There are many more posts to come in the remaining weeks ahead. I would, of course, welcome your suggestions. Any thoughts on the future of PlanetGordon.com?
L and I are still working out the details of our honeymoon. It will actually be a "mini-moon" since L just started a new job and I'll be starting one myself one week after the wedding. Our current plan is to just chill at a resort in Wisconsin - yes, they have resorts on beautiful lakes there - since flying to Hawaii or Europe would cut into our valuable vacation time. Later in the year, perhaps during the winter, we'll head to New Zealand and/or Australia for a proper honeymoon.
While we're lounging around the pool or strolling along a beach, we will definitely not be wearing these:
(Click on the picture for a larger image)
After nearly a year chronicling stupid wedding-related products even this one leaves me floored.

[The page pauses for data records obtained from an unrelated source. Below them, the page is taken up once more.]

[src/rtl/cache_line_fill.sv]
// cache_line_fill: memory-side line bridge for the set-associative cache.
// On fill_req it writes the dirty victim line back (if wb_req) and then fetches
// the missing line one MEM_WIDTH beat at a time. The assembled line is presented
// on fill_data with a one-cycle fill_valid pulse. A per-beat timer aborts the
// transaction with a one-cycle err pulse if memory stops acknowledging.
//
// Ports:
//   clk, rst             clock (rising edge), asynchronous active-high reset
//   fill_req, wb_req     start request; wb_req is sampled only together with fill_req
//   fill_addr, wb_addr   miss / victim byte addresses (line offset bits ignored)
//   wb_data              victim line contents
//   busy                 transaction in progress
//   fill_data, fill_valid  assembled line and its completion pulse
//   err                  timeout pulse, transaction aborted
//   mem_req, mem_we, mem_addr, mem_wdata  beat request to memory
//   mem_ack, mem_rdata   beat completion and read data from memory
module cache_line_fill #(
  parameter int unsigned LINE_BITS  = 512,
  parameter int unsigned MEM_WIDTH  = 32,
  parameter int unsigned ADDR_WIDTH = 32,
  parameter int unsigned TIMEOUT    = 255
) (
  input  logic                  clk,
  input  logic                  rst,
  input  logic                  fill_req,
  input  logic                  wb_req,
  input  logic [ADDR_WIDTH-1:0] fill_addr,
  input  logic [ADDR_WIDTH-1:0] wb_addr,
  input  logic [LINE_BITS-1:0]  wb_data,
  output logic                  busy,
  output logic [LINE_BITS-1:0]  fill_data,
  output logic                  fill_valid,
  output logic                  err,
  output logic                  mem_req,
  output logic                  mem_we,
  output logic [ADDR_WIDTH-1:0] mem_addr,
  output logic [MEM_WIDTH-1:0]  mem_wdata,
  input  logic                  mem_ack,
  input  logic [MEM_WIDTH-1:0]  mem_rdata
);

  localparam int unsigned BEATS  = LINE_BITS / MEM_WIDTH;
  localparam int unsigned OFF    = $clog2(LINE_BITS / 8);
  localparam int unsigned BEAT_W = (BEATS > 1) ? $clog2(BEATS) : 1;

  localparam logic [BEAT_W-1:0]     LAST_BEAT  = BEAT_W'(BEATS - 1);
  localparam logic [ADDR_WIDTH-1:0] BEAT_BYTES = ADDR_WIDTH'(MEM_WIDTH / 8);
  localparam logic [15:0]           TIMEOUT_V  = 16'(TIMEOUT);

  localparam logic [1:0] ST_IDLE = 2'd0;
  localparam logic [1:0] ST_WB   = 2'd1;
  localparam logic [1:0] ST_FILL = 2'd2;
  localparam logic [1:0] ST_DONE = 2'd3;

  logic [1:0]            state_q, state_d;
  logic [BEAT_W-1:0]     beat_q, beat_d;
  logic [15:0]           timer_q, timer_d;
  logic [ADDR_WIDTH-1:0] fill_base_q, fill_base_d;
  logic [ADDR_WIDTH-1:0] wb_base_q, wb_base_d;
  logic [LINE_BITS-1:0]  wb_data_q, wb_data_d;
  logic [LINE_BITS-1:0]  fill_data_q, fill_data_d;
  logic                  busy_q, busy_d;
  logic                  fill_valid_q, fill_valid_d;
  logic                  err_q, err_d;
  logic                  mem_req_q, mem_req_d;
  logic                  mem_we_q, mem_we_d;
  logic [ADDR_WIDTH-1:0] mem_addr_q, mem_addr_d;
  logic [MEM_WIDTH-1:0]  mem_wdata_q, mem_wdata_d;

  logic [BEAT_W-1:0]     beat_inc;
  logic [31:0]           lsb_cur;
  logic [31:0]           lsb_nxt;
  logic [ADDR_WIDTH-1:0] off_nxt;

  assign beat_inc = beat_q + BEAT_W'(1);
  assign lsb_cur  = MEM_WIDTH * 32'(beat_q);
  assign lsb_nxt  = MEM_WIDTH * 32'(beat_inc);
  assign off_nxt  = ADDR_WIDTH'(beat_inc) * BEAT_BYTES;

  // The beat address/data for the *next* beat is computed here so that every
  // memory-side output is a plain register and stays stable until acked.
  always_comb begin
    state_d      = state_q;
    beat_d       = beat_q;
    timer_d      = timer_q;
    fill_base_d  = fill_base_q;
    wb_base_d    = wb_base_q;
    wb_data_d    = wb_data_q;
    fill_data_d  = fill_data_q;
    busy_d       = busy_q;
    fill_valid_d = 1'b0;
    err_d        = 1'b0;
    mem_req_d    = mem_req_q;
    mem_we_d     = mem_we_q;
    mem_addr_d   = mem_addr_q;
    mem_wdata_d  = mem_wdata_q;

    unique case (state_q)
      ST_IDLE: begin
        if (fill_req) begin
          fill_base_d = {fill_addr[ADDR_WIDTH-1:OFF], {OFF{1'b0}}};
          wb_base_d   = {wb_addr[ADDR_WIDTH-1:OFF], {OFF{1'b0}}};
          wb_data_d   = wb_data;
          beat_d      = '0;
          timer_d     = '0;
          busy_d      = 1'b1;
          mem_req_d   = 1'b1;
          if (wb_req) begin
            state_d     = ST_WB;
            mem_we_d    = 1'b1;
            mem_addr_d  = wb_base_d;
            mem_wdata_d = wb_data[MEM_WIDTH-1:0];
          end else begin
            state_d    = ST_FILL;
            mem_we_d   = 1'b0;
            mem_addr_d = fill_base_d;
          end
        end
      end

      ST_WB, ST_FILL: begin
        if (mem_ack) begin
          timer_d = '0;
          if (state_q == ST_FILL) begin
            fill_data_d[lsb_cur +: MEM_WIDTH] = mem_rdata;
          end
          if (beat_q == LAST_BEAT) begin
            beat_d = '0;
            if (state_q == ST_WB) begin
              // mem_req stays high straight into the read phase
              state_d    = ST_FILL;
              mem_we_d   = 1'b0;
              mem_addr_d = fill_base_q;
            end else begin
              state_d      = ST_DONE;
              mem_req_d    = 1'b0;
              fill_valid_d = 1'b1;
            end
          end else begin
            beat_d = beat_inc;
            if (state_q == ST_WB) begin
              mem_addr_d  = wb_base_q + off_nxt;
              mem_wdata_d = wb_data_q[lsb_nxt +: MEM_WIDTH];
            end else begin
              mem_addr_d = fill_base_q + off_nxt;
            end
          end
        end else if (timer_q == TIMEOUT_V) begin
          // Abort; fill_data keeps whatever beats already landed.
          state_d   = ST_IDLE;
          err_d     = 1'b1;
          busy_d    = 1'b0;
          mem_req_d = 1'b0;
          mem_we_d  = 1'b0;
        end else begin
          timer_d = timer_q + 16'd1;
        end
      end

      ST_DONE: begin
        state_d = ST_IDLE;
        busy_d  = 1'b0;
      end

      default: state_d = ST_IDLE;
    endcase
  end

  always_ff @(posedge clk or posedge rst) begin
    if (rst) begin
      state_q      <= ST_IDLE;
      beat_q       <= '0;
      timer_q      <= '0;
      fill_base_q  <= '0;
      wb_base_q    <= '0;
      wb_data_q    <= '0;
      fill_data_q  <= '0;
      busy_q       <= 1'b0;
      fill_valid_q <= 1'b0;
      err_q        <= 1'b0;
      mem_req_q    <= 1'b0;
      mem_we_q     <= 1'b0;
      mem_addr_q   <= '0;
      mem_wdata_q  <= '0;
    end else begin
      state_q      <= state_d;
      beat_q       <= beat_d;
      timer_q      <= timer_d;
      fill_base_q  <= fill_base_d;
      wb_base_q    <= wb_base_d;
      wb_data_q    <= wb_data_d;
      fill_data_q  <= fill_data_d;
      busy_q       <= busy_d;
      fill_valid_q <= fill_valid_d;
      err_q        <= err_d;
      mem_req_q    <= mem_req_d;
      mem_we_q     <= mem_we_d;
      mem_addr_q   <= mem_addr_d;
      mem_wdata_q  <= mem_wdata_d;
    end
  end

  assign busy       = busy_q;
  assign fill_data  = fill_data_q;
  assign fill_valid = fill_valid_q;
  assign err        = err_q;
  assign mem_req    = mem_req_q;
  assign mem_we     = mem_we_q;
  assign mem_addr   = mem_addr_q;
  assign mem_wdata  = mem_wdata_q;

endmodule
[config.mk]
export PLATFORM = sky130hd
export DESIGN_NAME = cache_line_fill
export DESIGN_NICKNAME = d
export VERILOG_FILES = /design/src/rtl/cache_line_fill.sv
export SDC_FILE = /design/constraint.sdc
export NUM_CORES = 2
export LEC_CHECK = 0
export ABC_AREA = 1
export CORE_AREA = 2 2 464 466
export CTS_CLUSTER_SIZE = 12
export DETAILED_ROUTE_END_ITERATION = 12
export DIE_AREA = 0 0 466 468
export REMOVE_ABC_BUFFERS = 1
export SETUP_SLACK_MARGIN = 0.4
export SLEW_MARGIN = 40
export SYNTH_ARGS = -nofsm -noshare
export SYNTH_HDL_FRONTEND = slang
export SYNTH_SLANG_ARGS = --single-unit
[constraint.sdc]
create_clock -name clk -period 72.3 [get_ports clk]
set_input_delay 7.23 -clock clk [delete_from_list [all_inputs] [get_ports clk]]
set_output_delay 7.23 -clock clk [all_outputs]
set_load 0.005 [all_outputs]
==> impl_metrics.toml <==
[logic_synthesis]
async_flop_share_pct = 100.0
synth-compound-area-share_pct = 5.824
yosys.area_share.simple_pct = 33.57
synth_seq_area_share_pct = 55.16
synth_top_family_by_area = "simple AND/OR/NAND/NOR gates"
synthXorXnorAreaFrac_pct = 0.1468
yosysWarnings = 0
synth-edff-count = 0
ys_seq_elements = 1165
synth_fa_ha_area_share_pct = 0.1657
synth_top_area_share_pct = 55.16
synth.area.top_cells = "dfrtp_1 (55%), nand2_1 (24%), nand3_1 (5.5%)"
synth.most_common_cell = "nand2_1"
synth_largest_area_cell = "dfrtp_1"
synthCells = 6842
syn_area_mm2 = 0.05285
synthMuxAreaShare_pct = 0
syn_avg_cell_area_um2 = 7.724
netlist-cell-type-count = 33
synth_top_flop_cell = "dfrtp_1"
yosys-top-cells-count = "nand2_1 (3378), dfrtp_1 (1165), nand3_1 (578), clkbuf_1 (378), o21ai_0 (306)"

[route]
via_per_inst = 4.780
drtIter0Drc = 5026
num_vias = 51381
first_pass_iters = 6
wl_um = 235100
met1_length_um = 90980
wl_met2_um = 109800
dr_wl_met3_um = 17710
drtAntennaViolNets = 0
topRoutingLayerUsed = "met5"
drc = 0
routedWlPerCell_um = 21.87

[worst_setup_path]
end_kind = "asynchronous set/reset pin"
cp.arrival_ns = 11.14
crit_path_start_kind = "input port"
critPathTopFamily = "buffers and inverters"
critPathBufInv = 7
slowest_delay_ns = 0.62
worst-path-max-fanout = 115
cp.required_ns = 73.12
path_cells = "clkdlybuf4s50_1 -> clkinv_8 -> buf_12 -> buf_16 -> buf_4 -> buf_6 -> buf_6"
slowest_stage = "buf_4"
path_class = "in2async"
crit_top_cell = "buf_6"

[cells_and_area]
finalNetCount = 8407
layout-drive-gt1-share_pct = 4.681
fillers = 22240
syn_to_final_growth_pct = 36.70

[cts]
cts_tree = "done"
clock_latency_ns = 0.78
root_buffer = "clkbuf_16"
clock_sinks = 1165
clk_pin_slew_worst_paths_ns = 0.06
cts_max_path_buffers = 3
cts_made_buffers = 138
post-cts-setup-buffers = 0
ctsResizeCount = 0
cts_hold_buf = 0
h-tree-depth = 4

[run]
maxCapViolCount = 0

[timing]
rsz0062_at_grt = "no"
skew_ns = 0.03486
period_share_pct = 14.27
setup_viol = 0
hold_violations = 0
tightest_slew_ns = 0.9918
fin_tns_setup_ns = 0
max_freq_mhz = 96.92
fin_ws_ns = 61.98
slew_violations = 0
timing.hold.ws_ns = 0.4691
period_minus_slack_ns = 10.32
slew_headroom_pct = 33.88

[die]
ioPinCount = 1194
fp.dieH_um = 468
start_util_pct = 24.77
die_w_um = 466
die_area_mm2 = 0.2181
row_count = 170
core_mm2 = 0.2133

[power]
p_leak_nw = 34.19
p_per_area_mw_per_mm2 = 38.69
vdd_ir_drop_max_uv = 48.58

[outcome]
status = "complete, no violations"

[grt]
grt_max_degree = 170
grt_usage_pct = 20.96
grt_overflow_total = 0
grt_pass1_vias = 49806
antenna_found_initial = 54
grt_pass1_wl_um = 340500

[worst_hold_path]
holdCritPathClass = "reg2reg"

[place]
numPortBuffers = 1179
routabilityCongestion = 0.9055
post-dp-hpwl_um = 164000
place_ws_ns = 60.95
-- power breakdown --
part           leakage, nW  switching (W)  internal [W]  total [W]
Combinational         16.9       0.000807      0.000338    0.00114
Clock                 2.20       0.000301      0.000405   0.000706
Sequential            15.1       0.000110      0.000834   0.000944
Total                 34.2        0.00122       0.00158    0.00280
-- worst register-to-register path, cell delays in order, from the launching register on --
cell,delay (ns)
dfrtp_4,0.70
inv_8,0.28
ha_4,0.53
buf_4,0.49
buf_4,0.69
buf_4,0.62
buf_4,0.57
nand3_1,0.35
nand3_1,0.17
nand2_1,0.08
nand2_1,0.07
nand2_1,0.08
nand2_1,0.25
a21oi_1,0.11
-- stage by stage --
step                      instances  total power (W)  util [%]  cell area [um2]
after floorplan                6365         0.001632         -            50980
after global placement        10475         0.002072     31.55            67310
after detailed placement      10480         0.002096     31.63            67480
after CTS                     10716         0.002816     33.76            72030
after global routing          10737         0.002977     33.85            72210
final                         10750         0.002795     33.86            72250
-- per-layer routing --
layer,up-vias,track usage (%)
li1,23656,-
met1,24860,25.07
met2,2299,34.07
met3,518,4.739
met4,48,13.17
met5,-,0
-- worst paths after layout --
path | end | cells past startpoint | slack (ns) | from
worst max-delay path | fill_data[77]$_DFFE_PP0P_ | 7 | 61.98 | rst
worst min-delay path | fill_data[384]$_DFFE_PP0P_ | 2 | 0.47 | fill_data[384]$_DFFE_PP0P_
worst max register to register | mem_wdata[29]$_DFFE_PP0P_ | 13 | 67.20 | beat_q[0]$_DFFE_PP0P_
worst min register to register | fill_data[384]$_DFFE_PP0P_ | 2 | 0.47 | fill_data[384]$_DFFE_PP0P_
max in group clk | fill_data[222]$_DFFE_PP0P_ | 10 | 62.07 | mem_ack
min in group asynchronous | fill_data[494]$_DFFE_PP0P_ | 2 | 6.92 | rst
-- layout make-up --
class,count,area [um2],share of cell area (%)
Multi-Input combinational cell,4976,21180,29.32
Tap cell,2838,3551,4.915
Timing Repair Buffer,1282,12840,17.78
Clock buffer,197,3945,5.461
Inverter,224,898.4,1.243
Clock inverter,39,595.6,0.8244
Sequential cell,1165,29160,40.36
Antenna cell,29,72.57,0.1004
-- state kept, by name, indices dropped and copies added (netlist names) --
register	count
fill_valid	1
err	1
state_q	2
mem_addr	30
wb_base_q	26
busy	1
fill_data	512
mem_we	1
wb_data_q	512
fill_base_q	26
mem_wdata	32
beat_q	4
mem_req	1
timer_q	16
-- cell families (layout without fill, tap and decap cells) --
logic type	Yosys count	after routing
buf+inv	702	1742
other cells	1	31
compound gates	554	554
fa+ha+maj	7	7
simple gates	4405	4405
xor+xnor	8	8
flops	1165	1165
-- cells in the final DEF, fill, tap and decap left out, types with 29 or more instances in the layout --
cell type	n
nand2_1	3374
clkdlybuf4s50_1	1178
dfrtp_1	1164
nand3_1	574
o21ai_0	306
inv_1	202
nor3_1	200
nor2_1	168
clkbuf_16	138
o31ai_1	108
a21oi_1	102
buf_4	74
nand4_1	54
clkbuf_1	32
diode_2	29
Note: power is estimated with default switching activity, not from simulation.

Are there no items of clothing that marketers have decided to leave free of wedding messages?
The black flip-flops, of course, are for the groom, but they also come in white for the bride. You know, nothing says eternal, everlasting love like stamping "Just Married" in sand about to be washed away by a rising tide.

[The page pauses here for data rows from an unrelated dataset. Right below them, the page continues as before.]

**src/rtl/sqrt_sequencer.sv**
```systemverilog
// Control sequencer for the bus-based odd-subtraction square-root datapath.
// It steps the {A,B,C,D} state code read by the controller decoder, counts
// completed loop iterations and flags a runaway loop. All outputs come from
// registers or from a decode of the registered state.
module sqrt_sequencer #(
  parameter int ITER_W   = 8,
  parameter int MAX_ITER = 255
) (
  input  logic              clk,
  input  logic              rst_n,
  input  logic              start,
  input  logic              abort,
  input  logic              ge_flag,
  output logic [3:0]        state_code,
  output logic              busy,
  output logic              done,
  output logic [ITER_W-1:0] iter_cnt,
  output logic              err
);

  typedef enum logic [3:0] {
    IDLE     = 4'h0,
    LOAD_N   = 4'h1,
    INIT_ODD = 4'h2,
    INIT_Q   = 4'h3,
    SUB      = 4'h4,
    CHECK    = 4'h5,
    COMMIT   = 4'h6,
    INC_ODD  = 4'h7,
    INC_Q    = 4'h8,
    DONE     = 4'h9
  } state_t;

  localparam logic [ITER_W:0] MAX_V = (ITER_W+1)'(MAX_ITER);

  // The register holds raw bits so that every one of the 16 codes is
  // representable and the illegal-code recovery path is real logic.
  logic [3:0]      state_q;
  state_t          state_d;
  logic [ITER_W:0] cnt_inc;
  logic            last_iter;

  assign cnt_inc   = {1'b0, iter_cnt} + (ITER_W+1)'(1);
  assign last_iter = (cnt_inc == MAX_V);

  // Next-state decode; abort outranks every transition outside IDLE.
  always_comb begin
    state_d = IDLE;
    if (abort && (state_q != IDLE)) begin
      state_d = IDLE;
    end else begin
      case (state_q)
        IDLE:     state_d = start ? LOAD_N : IDLE;
        LOAD_N:   state_d = INIT_ODD;
        INIT_ODD: state_d = INIT_Q;
        INIT_Q:   state_d = SUB;
        SUB:      state_d = CHECK;
        CHECK:    state_d = ge_flag ? COMMIT : DONE;
        COMMIT:   state_d = INC_ODD;
        INC_ODD:  state_d = INC_Q;
        INC_Q:    state_d = last_iter ? DONE : SUB;
        DONE:     state_d = IDLE;
        default:  state_d = IDLE;
      endcase
    end
  end

  // State register with asynchronous return to IDLE.
  always_ff @(posedge clk or negedge rst_n) begin
    if (!rst_n) begin
      state_q <= 4'h0;
    end else begin
      state_q <= state_d;
    end
  end

  // Iteration counter and sticky runaway flag; both freeze on abort.
  always_ff @(posedge clk or negedge rst_n) begin
    if (!rst_n) begin
      iter_cnt <= '0;
      err      <= 1'b0;
    end else if (!abort) begin
      if (state_q == LOAD_N) begin
        iter_cnt <= '0;
        err      <= 1'b0;
      end else if (state_q == INC_Q) begin
        iter_cnt <= cnt_inc[ITER_W-1:0];
        if (last_iter) begin
          err <= 1'b1;
        end
      end
    end
  end

  assign state_code = state_q;
  assign busy       = (state_q != IDLE);
  assign done       = (state_q == DONE);

endmodule

```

One day after the deadline 190 guests have replied positively. That's a decent number, but it does not include the 50 (!) people who simply did not mail in their cards. Now, I am aware of at least five people who are coming but who didn't send in their cards until only a few days ago, but each of those people called me or emailed to let me know what was going on. Until we track these people down, we will be unable to declare a winner in the great wedding guest estimate. Interestingly enough, not one RSVP card arrived at L's parents' home yesterday, the very day they were due. C'mon, people! Get with the picture!
I was in Boston for the weekend, and while I was there I had brunch with my friends Amy and Adam who were married a little less than one year ago. Adam and Amy warned me of a certain type of guest: the ones who simply do not show up, even though they have RSVP'd. Adam said to be prepared for as many 15 people to do this and, while it's far easier to deal with than the people who show up after not RSVP'ing at all, it's still a pain as it results in unused food that we'll still wind up having to pay for.
One reader of this site emailed me with an even more awkward type of guest: the one who shows up uninvited. No, not the person who shows up after failing to RSVP, but the person who wasn't sent an invitation in the first place. For the brides and grooms who don't want to create a scene at their weddings - and I would imagine that's most of them - I'm not quite sure there's any good advice I could give on how to deal with this one. Any thoughts?
Today's the day. August 2nd. It's the deadline for our RSVPs. We're at about 200...with a few phone calls to make to stragglers. More later...
I was home in Boston for the weekend - I'm probably still on the train back to New York as you are reading this - for one last weekend with Mom and Dad before the big day. Even a weekend with the parents included some wedding details as my mom and I went into Boston and, on Newbury Street, were able to take care of the gifts for my groomsmen. I don't know how many of them are reading this, so I'll hold off on revealing what I got for all of them, but let's just say for now it's an appropriate gift from someone labeled a "metrosexual" by the London Observer and a "girly groom" by the New York Post. More on gifts later, once Amtrak delivers me savely back to the city.